The normal membrane structures observed in the emp24Δ single mutant cells suggest that vesicle size alterations cannot explain the lax ER retention phenotype of p24 mutants (Elrod-Erickson and Kaiser, 1996). Instead, we hypothesized that reduced cargo occupancy in the mutant vesicles might create space that would allow for stochastic capture of ER resident proteins. The CLEM approach does not allow us to visualize cargo proteins within vesicles, so we turned to biochemical analyses to test this hypothesis. We first sought to rule out various indirect effects of a p24 deletion that might result in ER retention defects: (1) chaperone induction via the UPR could saturate ER retrieval (Belden and Barlowe, 2001); (2) ER resident chaperones could be exported from the ER while bound to misfolded clients, which might be expelled from the ER under stress (Satpute-Krishnan et al., 2014); (3) increased diffusional mobility of proteins in the ER lumen could promote access to ERES (Lai et al., 2010); and (4) altered Golgi–ER retrieval could increase secretion.

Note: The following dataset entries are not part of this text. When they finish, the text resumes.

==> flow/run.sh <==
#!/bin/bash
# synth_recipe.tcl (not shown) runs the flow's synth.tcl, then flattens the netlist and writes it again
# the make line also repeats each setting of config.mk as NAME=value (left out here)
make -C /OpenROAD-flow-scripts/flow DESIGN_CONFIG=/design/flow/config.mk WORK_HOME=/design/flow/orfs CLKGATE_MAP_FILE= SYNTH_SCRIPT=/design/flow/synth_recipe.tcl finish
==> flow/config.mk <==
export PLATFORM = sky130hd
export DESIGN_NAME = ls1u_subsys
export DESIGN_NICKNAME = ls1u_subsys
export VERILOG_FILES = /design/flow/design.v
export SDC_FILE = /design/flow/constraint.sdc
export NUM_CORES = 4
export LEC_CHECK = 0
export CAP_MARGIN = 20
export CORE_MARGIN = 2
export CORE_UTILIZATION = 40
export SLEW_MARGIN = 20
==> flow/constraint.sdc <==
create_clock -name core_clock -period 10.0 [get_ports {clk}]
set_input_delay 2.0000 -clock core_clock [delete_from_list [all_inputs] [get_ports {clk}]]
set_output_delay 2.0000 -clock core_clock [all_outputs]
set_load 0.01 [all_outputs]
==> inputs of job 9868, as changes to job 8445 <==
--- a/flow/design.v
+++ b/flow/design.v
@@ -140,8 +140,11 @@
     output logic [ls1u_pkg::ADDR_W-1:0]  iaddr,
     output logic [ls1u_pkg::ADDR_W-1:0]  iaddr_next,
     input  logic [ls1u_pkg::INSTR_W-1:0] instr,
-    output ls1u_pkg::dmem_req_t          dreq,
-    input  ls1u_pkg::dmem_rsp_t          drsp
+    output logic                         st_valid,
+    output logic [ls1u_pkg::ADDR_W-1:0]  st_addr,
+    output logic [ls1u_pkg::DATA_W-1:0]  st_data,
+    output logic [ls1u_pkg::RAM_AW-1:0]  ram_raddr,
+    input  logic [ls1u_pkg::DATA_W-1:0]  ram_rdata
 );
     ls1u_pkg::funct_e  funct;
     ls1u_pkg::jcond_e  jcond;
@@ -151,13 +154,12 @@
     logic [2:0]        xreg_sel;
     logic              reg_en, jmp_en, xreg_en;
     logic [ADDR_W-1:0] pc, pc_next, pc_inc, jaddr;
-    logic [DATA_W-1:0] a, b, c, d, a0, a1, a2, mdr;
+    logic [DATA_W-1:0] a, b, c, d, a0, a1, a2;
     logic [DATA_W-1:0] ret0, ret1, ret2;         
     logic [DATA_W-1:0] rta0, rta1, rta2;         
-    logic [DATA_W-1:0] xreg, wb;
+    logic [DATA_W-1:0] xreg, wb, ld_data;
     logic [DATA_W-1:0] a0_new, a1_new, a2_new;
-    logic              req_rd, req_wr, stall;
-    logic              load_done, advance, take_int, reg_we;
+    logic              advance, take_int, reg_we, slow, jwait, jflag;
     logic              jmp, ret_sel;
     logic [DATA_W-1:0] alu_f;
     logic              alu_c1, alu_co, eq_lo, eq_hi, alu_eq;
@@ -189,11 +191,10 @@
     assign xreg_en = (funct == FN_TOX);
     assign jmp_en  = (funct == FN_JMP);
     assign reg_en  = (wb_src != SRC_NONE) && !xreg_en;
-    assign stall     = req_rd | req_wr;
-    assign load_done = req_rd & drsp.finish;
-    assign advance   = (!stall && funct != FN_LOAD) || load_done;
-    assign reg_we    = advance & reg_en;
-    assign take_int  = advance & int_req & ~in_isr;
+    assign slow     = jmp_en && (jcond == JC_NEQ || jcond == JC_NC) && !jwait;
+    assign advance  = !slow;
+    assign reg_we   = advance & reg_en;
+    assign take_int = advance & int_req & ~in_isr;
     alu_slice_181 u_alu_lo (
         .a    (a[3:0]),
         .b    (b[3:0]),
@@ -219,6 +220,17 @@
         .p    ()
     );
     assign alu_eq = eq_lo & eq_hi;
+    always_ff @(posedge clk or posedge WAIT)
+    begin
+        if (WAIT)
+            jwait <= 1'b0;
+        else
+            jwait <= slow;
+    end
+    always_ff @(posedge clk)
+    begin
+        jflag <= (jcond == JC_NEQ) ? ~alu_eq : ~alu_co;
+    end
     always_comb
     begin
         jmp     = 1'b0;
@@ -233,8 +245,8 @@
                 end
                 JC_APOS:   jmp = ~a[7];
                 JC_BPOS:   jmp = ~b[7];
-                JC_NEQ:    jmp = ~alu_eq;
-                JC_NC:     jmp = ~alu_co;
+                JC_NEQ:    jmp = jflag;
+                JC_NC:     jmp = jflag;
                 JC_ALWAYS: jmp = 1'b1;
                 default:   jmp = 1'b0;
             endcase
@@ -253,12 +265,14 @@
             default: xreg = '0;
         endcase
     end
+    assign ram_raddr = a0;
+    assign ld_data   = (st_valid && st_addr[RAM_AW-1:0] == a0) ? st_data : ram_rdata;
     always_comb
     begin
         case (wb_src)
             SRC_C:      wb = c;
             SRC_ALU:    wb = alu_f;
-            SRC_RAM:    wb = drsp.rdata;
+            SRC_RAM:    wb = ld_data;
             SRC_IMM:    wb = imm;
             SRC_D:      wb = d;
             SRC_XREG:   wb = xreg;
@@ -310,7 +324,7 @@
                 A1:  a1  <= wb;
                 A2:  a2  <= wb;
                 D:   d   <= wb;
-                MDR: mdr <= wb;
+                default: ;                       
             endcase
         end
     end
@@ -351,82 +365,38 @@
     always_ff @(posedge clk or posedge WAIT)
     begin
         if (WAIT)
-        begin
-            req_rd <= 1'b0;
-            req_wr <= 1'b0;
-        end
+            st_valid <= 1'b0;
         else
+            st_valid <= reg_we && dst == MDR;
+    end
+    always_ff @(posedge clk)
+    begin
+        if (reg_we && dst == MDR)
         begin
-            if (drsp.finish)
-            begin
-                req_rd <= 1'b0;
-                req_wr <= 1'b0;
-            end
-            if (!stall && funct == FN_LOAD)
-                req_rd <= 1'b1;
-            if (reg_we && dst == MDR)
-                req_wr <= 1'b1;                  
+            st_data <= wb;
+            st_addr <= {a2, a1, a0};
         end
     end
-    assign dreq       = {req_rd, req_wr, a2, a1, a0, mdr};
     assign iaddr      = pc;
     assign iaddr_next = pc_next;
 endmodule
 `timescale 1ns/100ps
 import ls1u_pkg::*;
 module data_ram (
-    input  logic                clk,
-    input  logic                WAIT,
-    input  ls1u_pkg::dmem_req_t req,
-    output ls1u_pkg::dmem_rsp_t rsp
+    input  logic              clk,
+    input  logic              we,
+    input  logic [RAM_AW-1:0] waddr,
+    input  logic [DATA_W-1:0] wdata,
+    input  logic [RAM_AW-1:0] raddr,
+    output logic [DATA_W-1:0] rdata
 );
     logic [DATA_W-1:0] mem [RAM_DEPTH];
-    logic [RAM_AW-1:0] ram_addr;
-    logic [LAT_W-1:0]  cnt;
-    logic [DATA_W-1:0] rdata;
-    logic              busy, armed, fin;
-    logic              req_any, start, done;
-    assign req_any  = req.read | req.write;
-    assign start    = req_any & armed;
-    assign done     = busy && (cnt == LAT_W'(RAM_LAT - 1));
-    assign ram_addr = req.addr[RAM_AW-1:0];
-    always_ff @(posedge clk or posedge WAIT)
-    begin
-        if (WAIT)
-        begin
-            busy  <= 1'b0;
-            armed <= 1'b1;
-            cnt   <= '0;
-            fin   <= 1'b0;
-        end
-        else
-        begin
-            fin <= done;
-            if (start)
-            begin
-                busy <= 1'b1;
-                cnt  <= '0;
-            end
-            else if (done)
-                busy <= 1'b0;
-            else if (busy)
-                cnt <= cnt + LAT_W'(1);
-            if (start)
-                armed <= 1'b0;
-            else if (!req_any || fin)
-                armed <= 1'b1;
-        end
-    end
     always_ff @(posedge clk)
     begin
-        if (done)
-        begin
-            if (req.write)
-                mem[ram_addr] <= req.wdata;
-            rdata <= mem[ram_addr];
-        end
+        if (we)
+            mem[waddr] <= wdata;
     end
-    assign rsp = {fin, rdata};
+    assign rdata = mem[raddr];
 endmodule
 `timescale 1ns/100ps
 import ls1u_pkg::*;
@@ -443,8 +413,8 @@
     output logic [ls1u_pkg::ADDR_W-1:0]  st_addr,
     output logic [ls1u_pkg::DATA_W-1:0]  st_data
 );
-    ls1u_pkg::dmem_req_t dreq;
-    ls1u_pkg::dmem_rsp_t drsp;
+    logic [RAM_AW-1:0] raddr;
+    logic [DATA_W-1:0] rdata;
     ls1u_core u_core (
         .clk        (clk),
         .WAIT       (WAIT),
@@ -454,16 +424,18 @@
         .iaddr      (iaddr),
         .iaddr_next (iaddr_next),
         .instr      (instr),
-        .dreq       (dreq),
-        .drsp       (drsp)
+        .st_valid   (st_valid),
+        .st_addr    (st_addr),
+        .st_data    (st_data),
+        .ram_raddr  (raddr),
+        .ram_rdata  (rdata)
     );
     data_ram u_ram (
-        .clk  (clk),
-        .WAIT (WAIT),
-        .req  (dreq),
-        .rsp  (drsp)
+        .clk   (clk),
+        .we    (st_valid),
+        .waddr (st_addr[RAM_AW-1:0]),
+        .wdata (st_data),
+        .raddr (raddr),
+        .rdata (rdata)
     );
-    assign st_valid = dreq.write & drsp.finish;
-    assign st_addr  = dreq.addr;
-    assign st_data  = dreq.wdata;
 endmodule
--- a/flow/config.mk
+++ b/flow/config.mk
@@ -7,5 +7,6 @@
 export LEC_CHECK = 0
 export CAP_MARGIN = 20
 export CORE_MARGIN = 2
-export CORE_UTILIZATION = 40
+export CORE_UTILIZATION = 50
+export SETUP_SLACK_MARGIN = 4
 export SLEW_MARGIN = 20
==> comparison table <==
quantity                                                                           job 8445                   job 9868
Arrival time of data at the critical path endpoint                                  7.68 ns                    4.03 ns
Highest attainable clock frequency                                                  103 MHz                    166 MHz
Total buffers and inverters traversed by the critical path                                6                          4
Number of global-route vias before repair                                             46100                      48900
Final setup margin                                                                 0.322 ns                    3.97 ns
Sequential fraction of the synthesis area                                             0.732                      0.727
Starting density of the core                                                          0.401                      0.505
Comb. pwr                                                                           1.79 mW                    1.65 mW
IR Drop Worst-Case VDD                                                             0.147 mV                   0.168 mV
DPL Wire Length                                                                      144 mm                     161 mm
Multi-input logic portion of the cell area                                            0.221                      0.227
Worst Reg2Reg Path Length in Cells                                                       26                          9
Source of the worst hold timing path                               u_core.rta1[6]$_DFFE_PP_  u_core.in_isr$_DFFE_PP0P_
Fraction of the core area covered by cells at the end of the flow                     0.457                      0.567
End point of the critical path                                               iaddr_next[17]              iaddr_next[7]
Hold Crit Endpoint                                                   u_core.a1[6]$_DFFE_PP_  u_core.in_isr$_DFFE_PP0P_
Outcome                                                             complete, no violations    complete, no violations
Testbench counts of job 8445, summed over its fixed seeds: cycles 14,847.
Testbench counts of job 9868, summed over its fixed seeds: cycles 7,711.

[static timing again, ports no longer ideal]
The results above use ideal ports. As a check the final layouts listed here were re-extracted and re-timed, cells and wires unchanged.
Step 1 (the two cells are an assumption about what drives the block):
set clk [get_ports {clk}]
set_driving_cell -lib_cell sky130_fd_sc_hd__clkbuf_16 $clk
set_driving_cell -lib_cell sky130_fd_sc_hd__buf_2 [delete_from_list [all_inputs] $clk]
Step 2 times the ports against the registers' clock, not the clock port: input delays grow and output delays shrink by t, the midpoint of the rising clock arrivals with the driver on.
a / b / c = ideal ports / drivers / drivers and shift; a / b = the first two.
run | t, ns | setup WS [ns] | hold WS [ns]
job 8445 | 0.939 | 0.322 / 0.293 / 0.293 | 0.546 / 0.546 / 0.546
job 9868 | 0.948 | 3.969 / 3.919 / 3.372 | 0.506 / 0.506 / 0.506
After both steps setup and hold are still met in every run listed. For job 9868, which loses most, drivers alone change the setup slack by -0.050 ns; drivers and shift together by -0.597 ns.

ER retention defects in p24 mutant strains are not explained by ER stress-induced effects

We first tested UPR effects by deleting Hac1, the transcription factor responsible for UPR activation, in two relatively mild p24 mutants, erp1Δ and erp2Δ. In these backgrounds, robust secretion of the abundant ER lumenal HSP70, Kar2, was still observed in a colony immunoblot assay even when the UPR is abrogated (Fig. 3 A). Since deletion of EMP24 is inviable in the absence of the UPR (Copic et al., 2009), we sought an independent means to test UPR dependence in the emp24Δ strain. Abrogation of the UPR element within the KAR2 promoter yields a strain, upred-KAR2, in which KAR2 expression is uncoupled from ER stress (Hsu et al., 2012). We deleted EMP24 in this background and found no reduction in Kar2 secretion, confirming that Kar2 leakage in p24 mutant strains continues even when protein levels are not modulated by UPR induction (Fig. 3 B). We next tested whether Kar2 secretion in the emp24Δ strain results from its ER expulsion in complex with misfolded clients, which might be triggered by ER stress (Satpute-Krishnan et al., 2014). We deleted EMP24 in a kar2-1 mutant strain, in which client binding is abrogated (Kabani et al., 2003). This strain has a constitutive UPR and hence up-regulates Kar2 (Fig. 3 C, lysate). This condition leads to elevated Kar2 secretion in a WT background, but EMP24 deletion further enhanced Kar2 secretion, suggesting p24-driven release is independent of client interaction (Fig. 3 C).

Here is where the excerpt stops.